Background information
- Also known as: DJ Vajra
- Born: Christopher Karns January 25, 1979 (age 47) Colorado, United States
- Origin: Denver, Colorado
- Genres: Dubstep, Funk, Hip hop, Moombahton, Trap, Turntablism
- Occupations: Disc jockey, Producer, Remixer
- Instruments: Turntable, Sampler
- Years active: 1996–present
- Label: Colemine Records
- Website: www.chriskarns.com

= Chris Karns =

American turntablist (born 1979)

Christopher Karns (born January 25, 1979) is an American turntablist, who won the 2011 DMC World DJ Championships. He has also won the 2002 WSTC World Championships, six DMC Regional Championships, and three Redbull Thre3style Championships.

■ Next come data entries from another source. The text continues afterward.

--- config.mk ---
export PLATFORM = sky130hd
export DESIGN_NAME = dma_engine
export DESIGN_NICKNAME = d
export VERILOG_FILES = /design/src/rtl/dma_pkg.sv /design/src/rtl/dma_watchdog.sv /design/src/rtl/dma_engine.sv
export SDC_FILE = /design/constraint.sdc
export NUM_CORES = 1
export LEC_CHECK = 0
export ABC_CLOCK_PERIOD_IN_PS = 2100
export CORE_MARGIN = 2
export CORE_UTILIZATION = 48
export CTS_BUF_LIST = sky130_fd_sc_hd__clkbuf_2
export DETAILED_ROUTE_END_ITERATION = 16
export PLACE_DENSITY = 0.82
export SETUP_SLACK_MARGIN = 0.1
export SLEW_MARGIN = 20
export SYNTH_ARGS = -nofsm -noshare
export SYNTH_HDL_FRONTEND = slang
export SYNTH_SLANG_ARGS = --single-unit
--- constraint.sdc ---
create_clock -name clk -period 2.1 [get_ports clk]
set_input_delay 0.525 -clock clk [delete_from_list [all_inputs] [get_ports clk]]
set_output_delay 0.525 -clock clk [all_outputs]
set_load 0.05 [all_outputs]
--- src/rtl/dma_pkg.sv ---
// Shared types and defaults for the block-copy DMA engine.
package dma_pkg;

    typedef enum logic [2:0] {
        IDLE    = 3'd0,
        RD_REQ  = 3'd1,
        RD_WAIT = 3'd2,
        WR_REQ  = 3'd3,
        WR_WAIT = 3'd4,
        DONE    = 3'd5
    } dma_state_t;

    // Default number of cycles to wait for a memory completion.
    localparam int DMA_TIMEOUT_DEFAULT = 255;

endpackage

--- src/rtl/dma_watchdog.sv ---
// Loadable down-counter used to bound the wait for a memory completion.
// expire is high while the count sits at zero; the count saturates there.
module dma_watchdog #(
    parameter int W = 8
) (
    input  logic         clk,
    input  logic         rst_n,
    input  logic         clr,
    input  logic         load,
    input  logic [W-1:0] load_val,
    input  logic         dec,
    output logic         expire
);

    localparam logic [W-1:0] ONE  = W'(32'd1);
    localparam logic [W-1:0] ZERO = W'(32'd0);

    logic [W-1:0] cnt_q;
    logic [W-1:0] cnt_d;

    // Next count: clear wins, then load, then a saturating decrement.
    always_comb begin
        cnt_d = cnt_q;
        if (clr) begin
            cnt_d = ZERO;
        end else if (load) begin
            cnt_d = load_val;
        end else if (dec && (cnt_q != ZERO)) begin
            cnt_d = cnt_q - ONE;
        end else begin
            cnt_d = cnt_q;
        end
    end

    // Count register.
    always_ff @(posedge clk or negedge rst_n) begin
        if (!rst_n) begin
            cnt_q <= ZERO;
        end else begin
            cnt_q <= cnt_d;
        end
    end

    assign expire = (cnt_q == ZERO);

endmodule

--- src/rtl/dma_engine.sv ---
// Block-copy initiator: streams a block as alternating single-word read and
// write requests with exactly one request outstanding at a time.
module dma_engine
    import dma_pkg::*;
#(
    parameter int DATA_WIDTH = 32,
    parameter int ADDR_WIDTH = 16,
    parameter int LEN_WIDTH  = 16,
    parameter int TIMEOUT    = DMA_TIMEOUT_DEFAULT
) (
    input  logic                  clk,
    input  logic                  rst_n,
    input  logic                  start,
    input  logic                  abort,
    input  logic [ADDR_WIDTH-1:0] src_addr,
    input  logic [ADDR_WIDTH-1:0] dst_addr,
    input  logic [LEN_WIDTH-1:0]  len,
    output logic                  busy,
    output logic                  done,
    output logic                  err,
    output logic                  mem_en,
    output logic                  mem_wr_en,
    output logic [ADDR_WIDTH-1:0] mem_addr,
    output logic [DATA_WIDTH-1:0] mem_wdata,
    input  logic [DATA_WIDTH-1:0] mem_rdata,
    input  logic                  mem_valid
);

    localparam int                  WD_W     = $clog2(TIMEOUT + 1);
    localparam logic [WD_W-1:0]     WD_LOAD  = WD_W'(TIMEOUT - 1);
    localparam logic [ADDR_WIDTH-1:0] ADDR_ONE = ADDR_WIDTH'(32'd1);
    localparam logic [LEN_WIDTH-1:0]  LEN_ONE  = LEN_WIDTH'(32'd1);
    localparam logic [LEN_WIDTH-1:0]  LEN_ZERO = LEN_WIDTH'(32'd0);

    dma_state_t            state_q, state_d;
    logic [ADDR_WIDTH-1:0] src_q, src_d;
    logic [ADDR_WIDTH-1:0] dst_q, dst_d;
    logic [LEN_WIDTH-1:0]  cnt_q, cnt_d;
    logic [DATA_WIDTH-1:0] data_q, data_d;
    logic                  err_q, err_d;
    logic                  abort_pend_q, abort_pend_d;
    logic                  busy_q, busy_d;
    logic                  done_q, done_d;
    logic                  mem_en_q, mem_en_d;
    logic                  mem_wr_en_q, mem_wr_en_d;
    logic [ADDR_WIDTH-1:0] mem_addr_q, mem_addr_d;
    logic [DATA_WIDTH-1:0] mem_wdata_q, mem_wdata_d;

    logic wd_clr_s, wd_load_s, wd_dec_s, wd_expire_s;

    dma_watchdog #(.W(WD_W)) u_watchdog (
        .clk      (clk),
        .rst_n    (rst_n),
        .clr      (wd_clr_s),
        .load     (wd_load_s),
        .load_val (WD_LOAD),
        .dec      (wd_dec_s),
        .expire   (wd_expire_s)
    );

    // Next-state, datapath and registered-output values. Outputs are derived
    // from the next state so the request strobe lines up with the REQ state.
    // An abort seen during a wait is remembered until the completion arrives.
    always_comb begin
        state_d      = state_q;
        src_d        = src_q;
        dst_d        = dst_q;
        cnt_d        = cnt_q;
        data_d       = data_q;
        err_d        = err_q;
        abort_pend_d = abort_pend_q;
        done_d       = 1'b0;
        wd_clr_s     = 1'b0;
        wd_load_s    = 1'b0;
        wd_dec_s     = 1'b0;

        case (state_q)
            IDLE: begin
                abort_pend_d = 1'b0;
                wd_clr_s     = 1'b1;
                if (start) begin
                    src_d   = src_addr;
                    dst_d   = dst_addr;
                    cnt_d   = len;
                    err_d   = 1'b0;
                    state_d = (len == LEN_ZERO) ? DONE : RD_REQ;
                end else begin
                    state_d = IDLE;
                end
            end
            RD_REQ: begin
                if (abort) begin
                    state_d = IDLE;
                end else begin
                    wd_load_s = 1'b1;
                    state_d   = RD_WAIT;
                end
            end
            RD_WAIT: begin
                wd_dec_s = 1'b1;
                if (abort) begin
                    abort_pend_d = 1'b1;
                end else begin
                    abort_pend_d = abort_pend_q;
                end
                if (mem_valid) begin
                    data_d  = mem_rdata;
                    state_d = (abort || abort_pend_q) ? IDLE : WR_REQ;
                end else if (wd_expire_s) begin
                    err_d   = 1'b1;
                    state_d = IDLE;
                end else begin
                    state_d = RD_WAIT;
                end
            end
            WR_REQ: begin
                if (abort) begin
                    state_d = IDLE;
                end else begin
                    wd_load_s = 1'b1;
                    state_d   = WR_WAIT;
                end
            end
            WR_WAIT: begin
                wd_dec_s = 1'b1;
                if (abort) begin
                    abort_pend_d = 1'b1;
                end else begin
                    abort_pend_d = abort_pend_q;
                end
                if (mem_valid) begin
                    src_d = src_q + ADDR_ONE;
                    dst_d = dst_q + ADDR_ONE;
                    cnt_d = cnt_q - LEN_ONE;
                    if (abort || abort_pend_q) begin
                        state_d = IDLE;
                    end else if (cnt_q == LEN_ONE) begin
                        done_d  = 1'b1;
                        state_d = DONE;
                    end else begin
                        state_d = RD_REQ;
                    end
                end else if (wd_expire_s) begin
                    err_d   = 1'b1;
                    state_d = IDLE;
                end else begin
                    state_d = WR_WAIT;
                end
            end
            DONE: begin
                // A normal completion already pulsed done on entry; a
                // zero-length transfer pulses it on the way out instead.
                done_d  = ~done_q;
                state_d = IDLE;
            end
            default: begin
                state_d = IDLE;
            end
        endcase

        busy_d      = (state_d != IDLE);
        mem_en_d    = (state_d == RD_REQ) || (state_d == WR_REQ);
        mem_wr_en_d = (state_d == WR_REQ);

        if (state_d == RD_REQ) begin
            mem_addr_d = src_d;
        end else if (state_d == WR_REQ) begin
            mem_addr_d = dst_d;
        end else begin
            mem_addr_d = mem_addr_q;
        end

        if (state_d == WR_REQ) begin
            mem_wdata_d = data_d;
        end else begin
            mem_wdata_d = mem_wdata_q;
        end
    end

    // State, datapath and output registers.
    always_ff @(posedge clk or negedge rst_n) begin
        if (!rst_n) begin
            state_q      <= IDLE;
            src_q        <= '0;
            dst_q        <= '0;
            cnt_q        <= '0;
            data_q       <= '0;
            err_q        <= 1'b0;
            abort_pend_q <= 1'b0;
            busy_q       <= 1'b0;
            done_q       <= 1'b0;
            mem_en_q     <= 1'b0;
            mem_wr_en_q  <= 1'b0;
            mem_addr_q   <= '0;
            mem_wdata_q  <= '0;
        end else begin
            state_q      <= state_d;
            src_q        <= src_d;
            dst_q        <= dst_d;
            cnt_q        <= cnt_d;
            data_q       <= data_d;
            err_q        <= err_d;
            abort_pend_q <= abort_pend_d;
            busy_q       <= busy_d;
            done_q       <= done_d;
            mem_en_q     <= mem_en_d;
            mem_wr_en_q  <= mem_wr_en_d;
            mem_addr_q   <= mem_addr_d;
            mem_wdata_q  <= mem_wdata_d;
        end
    end

    assign busy      = busy_q;
    assign done      = done_q;
    assign err       = err_q;
    assign mem_en    = mem_en_q;
    assign mem_wr_en = mem_wr_en_q;
    assign mem_addr  = mem_addr_q;
    assign mem_wdata = mem_wdata_q;

endmodule

==> flow_summary.toml, run 1 <==
[outcome]
status = "finished, violations left"
violations = "negative setup slack"

[clock_network]
clock_insertion_delay_worst_skew_ns = 0.76
cts.htree.levels = 4
cts_made_buffers = 17
cts_tree = "done"
numClockSinks = 145
clk_pin_slew_ns = 0.28
clk_path_buf_depth = 2
cts_root_buffer = "clkbuf_2"

[setup_path]
cp_data_required_time_ns = 2.74
crit_path_top_delay_cell = "dfrtp_2"
rr_endpoint = "mem_wdata[4]"
crit_path_cell_trace = "buf_6 > or3b_4 > nor2_4 > clkbuf_16 > mux2_4 > nand2_1 > nand2_1"
cp_slowest_stage_delay_ns = 0.52
reg2reg_slack_ns = -0.04
endpoint_kind = "flip-flop"
critPathLaunchType = "flip-flop"
reg2regPathDepth = 7
r2r_start = "state_q[0]"
crit_arrival_ns = 2.78
worstSetupPathType = "flip-flop to flip-flop"
path_max_fanout = 8
cp_common_cell = "nand2_1"

[power_and_ir_drop]
p_sw_share_pct = 45.9
vdd_drop_max_mv = 1.26
comb_power_share_pct = 56.1
p_sw_w = 0.00731
pwr-share-clk_pct = 10.8
leakage_nw = 4.70
cell_internal_pwr_w = 0.00861
p_per_area_nw_per_um2 = 1540
seq_power_share_pct = 33.1

[synth]
synth_area_um2 = 7190
syn-num-nets = 829
synth_top_area_share_pct = 50.5
synthCells = 739
ys_types = 79
synth_seq_cells = 145
synth_flop_cell = "dfrtp_1"
yosysSeqAreaShare_pct = 50.5
synth_common_cells = "dfrtp_1 (145), nand2_1 (145), nor2_1 (51)"
synth_area_leaders = "dfrtp_1 (50%), nand2_1 (7.6%), mux2_2 (3.6%)"
yosysWarnings = 0
avgSynthCellArea_um2 = 9.73
synth_edf_count = 0
synth_top_area_cell = "dfrtp_1"
synthArstFlopShare_pct = 100

[global_routing]
grt_max_degree = 52
grt_pass1_wl_um = 33100
first_global_vias = 6549
track_usage_pct = 26.0
grt_overflow = 0
antenna_found_initial = 1

[timing]
hold_slack_ns = 0.241
rsz0062_at_grt = "true"
skew_ns = 0.0474
fin_crit_sh_pct = 102
fin_crit_ns = 2.14
setup_viol = 16
slew_headroom_pct = 63.5
finalHoldViolations = 0
drv_slew = 0
worstMarginPinSlew_ns = 0.548
layout_setup_ws_ns = -0.0356
fmax_ghz = 0.468

[die]
dieArea_um2 = 16000
pin_count = 138
start_util_pct = 49.3
die_w_um = 126
rows = 44
dieHeight_um = 126
core_um2 = 14600

[final_layout]
stdcell_area_um2 = 10400
multi_input_area_um2 = 3630
final.fill_count = 1015
final_layout_size_suffix_gt1_share_pct = 32.9
syn2layout_area_growth_pct = 44.0
seqCellArea_um2 = 3630
layout.nets = 1077
finalNonFillerCells = 1185

[drt]
drt_iter0_drc = 593
route.detailed.drc = 0
routed_wirelength_um = 21900
drtAntennaViolNets = 0
avgRoutedWirePerCell_um = 18.5
drt_first_pass_iters = 8
vias = 6919
routed_via_density = 5.84

[place]
portBuffers = 137
place_congestion = 0.917
place_inst = 1113
pre_cts_slack_ns = -0.479
place_area_um2 = 9370
dp_hpwl_um = 14400

[hold_path]
hold_path.class = "primary input to asynchronous set/reset pin"

[flow_run]
cap_violations = 0
cell usage in the layout (no fill, tap or decap), types with 6 or more instances in the layout:
cell / instances
dfrtp_1: 142
mux2_4: 33
nand4_1: 10
nand2_1: 109
inv_1: 18
o22ai_1: 8
buf_4: 125
or3_1: 8
a22oi_1: 8
o21ai_0: 18
nor3_1: 18
nor4_1: 14
a21oi_1: 43
inv_8: 6
clkdlybuf4s50_1: 83
mux2i_1: 7
buf_12: 9
nor2_1: 50
a221o_1: 17
o21ai_1: 12
xor2_1: 7
nand3_1: 19
and3_1: 8
clkbuf_4: 10
clkbuf_2: 17
nand2_2: 35
buf_6: 35
a31oi_1: 11
layer usage:
layer / track usage (%) / vias up / wire length [um]
li1: - / 3177 / -
met1: 35.3 / 3368 / 9150
met2: 41.1 / 307 / 10500
met3: 5.40 / 67 / 1380
met4: 10.0 / 0 / 833
met5: 0 / - / 0
state kept, by name (all words and copies together), names as in the netlist:
signal / count
data_q: 32
mem_wdata: 32
cnt_q: 16
dst_q: 16
mem_addr: 16
src_q: 16
u_watchdog.cnt_q: 8
state_q: 3
abort_pend_q: 1
busy: 1
done: 1
err: 1
mem_en: 1
mem_wr_en: 1
per-stage QoR:
step                power (W)  setup TNS [ns]  util, %
CTS                    0.0145               0     66.1
global route           0.0168           -1.56     71.0
floorplan             0.00984               0        -
finish                 0.0159          -0.274     71.0
global placement       0.0125          -23.74     64.3
detailed placement     0.0127          -26.55     64.3
repair_timing:
item | in CTS | in global routing
buffers inserted | 11 | 22
pin swaps | 12 | 24
cloned | 2 | 3
endpoints found under the setup margin | 100 | 113
hold endpoints to repair | 48 | 0
hold buffers | 1 | 0
gates resized for setup | 237 | 183
cell families (layout without fill, tap and decap cells):
kind of cell	count (synthesis)	in the layout	synth area share, %
and+or+nand+nor	310	311	21.2
AOI/OAI and AO/OA	165	165	15.9
DFF	145	145	50.5
buffers and inverters	61	321	3.81
muxes	42	42	6.45
xor gates and xnor gates	11	11	1.34
adders and majority gates	5	5	0.870
other	0	1	0
how the worst max path moves through the flow:
stage	endpoint	slack [ns]	depth (start not counted)	start
after floorplan	mem_addr[15]	0.006	7	start
after global placement	mem_addr[10]	-0.44	7	mem_valid
after detailed placement	mem_addr[10]	-0.48	7	mem_valid
after CTS	mem_addr[3]	0.007	8	u_watchdog.cnt_q[0]
after global routing	mem_addr[5]	-0.08	7	state_q[1]
final	mem_wdata[4]	-0.04	7	state_q[0]
power by group through the flow:
stage	clock [W]	combinational, W	sequential (W)
global route	0.00186	0.00951	0.00542
CTS	0.00174	0.00761	0.00513
global placement	0	0.00736	0.00515
detailed placement	0	0.00754	0.00519
finish	0.00172	0.00893	0.00528
floorplan	0	0.00333	0.00651
layout make-up:
cell class,count,area share [%]
Multi-Input combinational cell,534,35.1
Antenna cell,1,0.0242
Tap cell,184,2.22
Clock buffer,17,0.821
Inverter,20,0.773
Timing Repair Buffer,269,24.4
Sequential cell,145,35.1
Clock inverter,15,1.63
critical path: cells and delay by family (launching register included):
| kind | cells | cell delay (ns) |
|---|---|---|
| muxes | 1 | 0.31 |
| buffers and inverters | 2 | 0.39 |
| and+or+nand+nor | 4 | 0.80 |
| DFF | 1 | 0.52 |
No activity file was read; power rests on OpenSTA's default activity.
==> run 2: changes to the inputs <==
--- a/config.mk
+++ b/config.mk
@@ -5,7 +5,7 @@
 export SDC_FILE = /design/constraint.sdc
 export NUM_CORES = 1
 export LEC_CHECK = 0
-export ABC_CLOCK_PERIOD_IN_PS = 2100
+export ABC_CLOCK_PERIOD_IN_PS = 2200
 export CORE_MARGIN = 2
 export CORE_UTILIZATION = 48
 export CTS_BUF_LIST = sky130_fd_sc_hd__clkbuf_2
==> constraint.sdc (replaced) <==
create_clock -name clk -period 2.2 [get_ports clk]
set_input_delay 0.55 -clock clk [delete_from_list [all_inputs] [get_ports clk]]
set_output_delay 0.55 -clock clk [all_outputs]
set_load 0.05 [all_outputs]
==> run 2 against run 1 <==
The run now ends clean. Fmax increased by 0.58%. Register-to-register slack improved by 0.11 ns. Die area unchanged. Via count decreased by 3.8%. Global-route usage decreased by 0.24 points. Critical path depth decreased by 2. Clock power about the same. Worst hold slack got worse by 0.032 ns. Cell area decreased by 7.2%. Critical path type unchanged. Highest routed layer unchanged.
==> flow_summary.toml, run 2 (synthesis results as in run 1) <==
[die]
pin_count = 138
core_um2 = 14600
rows = 44
dieArea_um2 = 16000
dieHeight_um = 126
start_util_pct = 49.3
die_w_um = 126

[clock_network]
clk_path_buf_depth = 2
cts.htree.levels = 4
cts_root_buffer = "clkbuf_2"
numClockSinks = 145
clk_pin_slew_ns = 0.29
cts_tree = "done"
cts_made_buffers = 17
clock_insertion_delay_worst_skew_ns = 0.77

[drt]
avgRoutedWirePerCell_um = 17.5
vias = 6654
routed_wirelength_um = 20200
drt_iter0_drc = 474
route.detailed.drc = 0
drtAntennaViolNets = 0
drt_first_pass_iters = 6
routed_via_density = 5.76

[setup_path]
crit_path_top_delay_cell = "or4b_4"
cp_data_required_time_ns = 2.84
path_max_fanout = 6
critPathLaunchType = "flip-flop"
crit_path_cell_trace = "buf_4 > or4b_4 > o22a_4 > and2_4 > a221o_1"
cp_slowest_stage_delay_ns = 0.59
cp-startpoint = "state_q[0]"
endpoint_kind = "flip-flop"
crit_arrival_ns = 2.76
r2r_start = "state_q[0]"
worstSetupPathType = "flip-flop to flip-flop"

[global_routing]
grt_max_degree = 43
grt_overflow = 0
track_usage_pct = 25.7
first_global_vias = 6369
grt_pass1_wl_um = 32700
antenna_found_initial = 1

[final_layout]
final.fill_count = 1136
syn2layout_area_growth_pct = 33.7
layout_commonest_cell = "nand2_1"
finalNonFillerCells = 1156
multi_input_area_um2 = 3370
fin_util_pct = 65.9
layout.nets = 1048
final_layout_size_suffix_gt1_share_pct = 25.3
final_cell_mix = "nand2_1 (144), dfrtp_1 (141), buf_4 (99)"
seqCellArea_um2 = 3630

[timing]
drv_slew = 0
fmax_ghz = 0.471
rsz0062_at_grt = "true"
fin_crit_ns = 2.12
skew_ns = 0.0512
setup_viol = 0
fin_crit_sh_pct = 96.5
slew_headroom_pct = 63.3
finalHoldViolations = 0
worstMarginPinSlew_ns = 0.549

[power_and_ir_drop]
p_per_area_nw_per_um2 = 1430
leakage_nw = 4.37
power_w = 0.0138
vdd_drop_max_mv = 1.14

[hold_path]
hold_path.class = "primary input to asynchronous set/reset pin"

[place]
place_congestion = 0.954
portBuffers = 137
place_inst = 1110
dp_hpwl_um = 14300

[flow_run]
cap_violations = 0

[outcome]
status = "complete, no violations"
-- run 2: cell count changes in the layout (fill, tap and decap cells not counted), sizes merged --
cell / previous run / this run
buf: 172 / 141
clkbuf: 30 / 32
clkinvlp: 2 / 1
inv: 28 / 29
-- run 2: cell type report --
class	instances	share of cell area, %
flip-flops and latches	145	37.8
multi-input cells	534	35.0
repair buffers	240	21.1
well taps	184	2.39
clock inverters	15	1.99
clock buffers	17	0.885
inverters	20	0.781
diodes	1	0.0260
-- run 2: path summary, 6_finish.rpt --
check / cells past startpoint / end / slack, ns
hold / removal: 2 / cnt_q[5] / 0.21
max in group asynchronous: 3 / data_q[1] / 1.33
hold reg to reg: 2 / mem_wdata[18] / 0.51
min in group clk: 3 / dst_q[6] / 0.39
setup reg to reg: 5 / mem_addr[6] / 0.08
setup / recovery: 5 / mem_addr[6] / 0.08
-- run 2: report_power, final --
group / internal, W / switching (W) / total (W)
Sequential: 0.00392 / 0.00102 / 0.00494
Clock: 0.000498 / 0.00119 / 0.00169
Combinational: 0.00280 / 0.00434 / 0.00714
Total: 0.00722 / 0.00655 / 0.0138
-- run 2: stage by stage --
| step | hold slack (ns) | setup WS, ns | setup TNS, ns | cell area, um2 |
|---|---|---|---|---|
| floorplan | 0.254 | 0.0812 | 0 | 7210 |
| global placement | 0.458 | -0.378 | -17.12 | 9370 |
| detailed placement | 0.461 | -0.421 | -20.05 | 9370 |
| CTS | 0.168 | 0.0127 | 0 | 9470 |
| global route | 0.170 | 0.0513 | 0 | 9610 |
| finish | 0.209 | 0.0767 | 0 | 9610 |
-- run 2: worst max-delay path, delay by kind of cell (launching register included) --
kind                   cells  cell delay [ns]
buffers and inverters      1             0.17
DFF                        1             0.51
and+or+nand+nor            2             0.79
AOI/OAI and AO/OA          2             0.55
-- run 2: what timing repair did --
action	in CTS	in global routing
hold endpoints to repair	41	0
gates resized for setup	262	45
hold buffers	1	0
setup buffers	3	8
endpoints found under the setup margin	68	41
gates cloned	1	0
pin swaps	2	8
-- run 2: layer usage --
layer	global-route usage (%)	routed length [um]	vias up
met4	8.08	451	0
li1	-	-	3118
met5	0	0	-
met3	5.74	1290	47
met1	35.7	8870	3222
met2	40.4	9570	267
==> run 3: changes to the inputs <==
--- a/config.mk
+++ b/config.mk
@@ -9,8 +9,10 @@
 export CORE_MARGIN = 2
 export CORE_UTILIZATION = 48
 export CTS_BUF_LIST = sky130_fd_sc_hd__clkbuf_2
+export CTS_CLUSTER_SIZE = 40
 export DETAILED_ROUTE_END_ITERATION = 16
-export PLACE_DENSITY = 0.82
+export MAX_ROUTING_LAYER = met4
+export PLACE_DENSITY = 0.72
 export SETUP_SLACK_MARGIN = 0.1
 export SLEW_MARGIN = 20
 export SYNTH_ARGS = -nofsm -noshare
==> run 3 against run 2 <==
Non-clock buffer count grew 14. Die area did not move. Largest power group unchanged. Power is 0.36% lower. Final cell count rose by 1.1%.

He has produced songs for Method Man, Ahmad, Mayer Hawthorne and many more. Chris has also shared stages around the world with industry legends such as Run-D.M.C., A Tribe Called Quest, Common, Mos Def, Wu-Tang, and many others. He is formerly the official touring DJ for Yelawolf and is a former official band member for Pretty Lights.

In April 2013, he auditioned as one of the nineteen contestants for the third season of VH1's DJ reality show, Master of the Mix. Karns was one of 3 finalist, ultimately placing 2nd in the finals.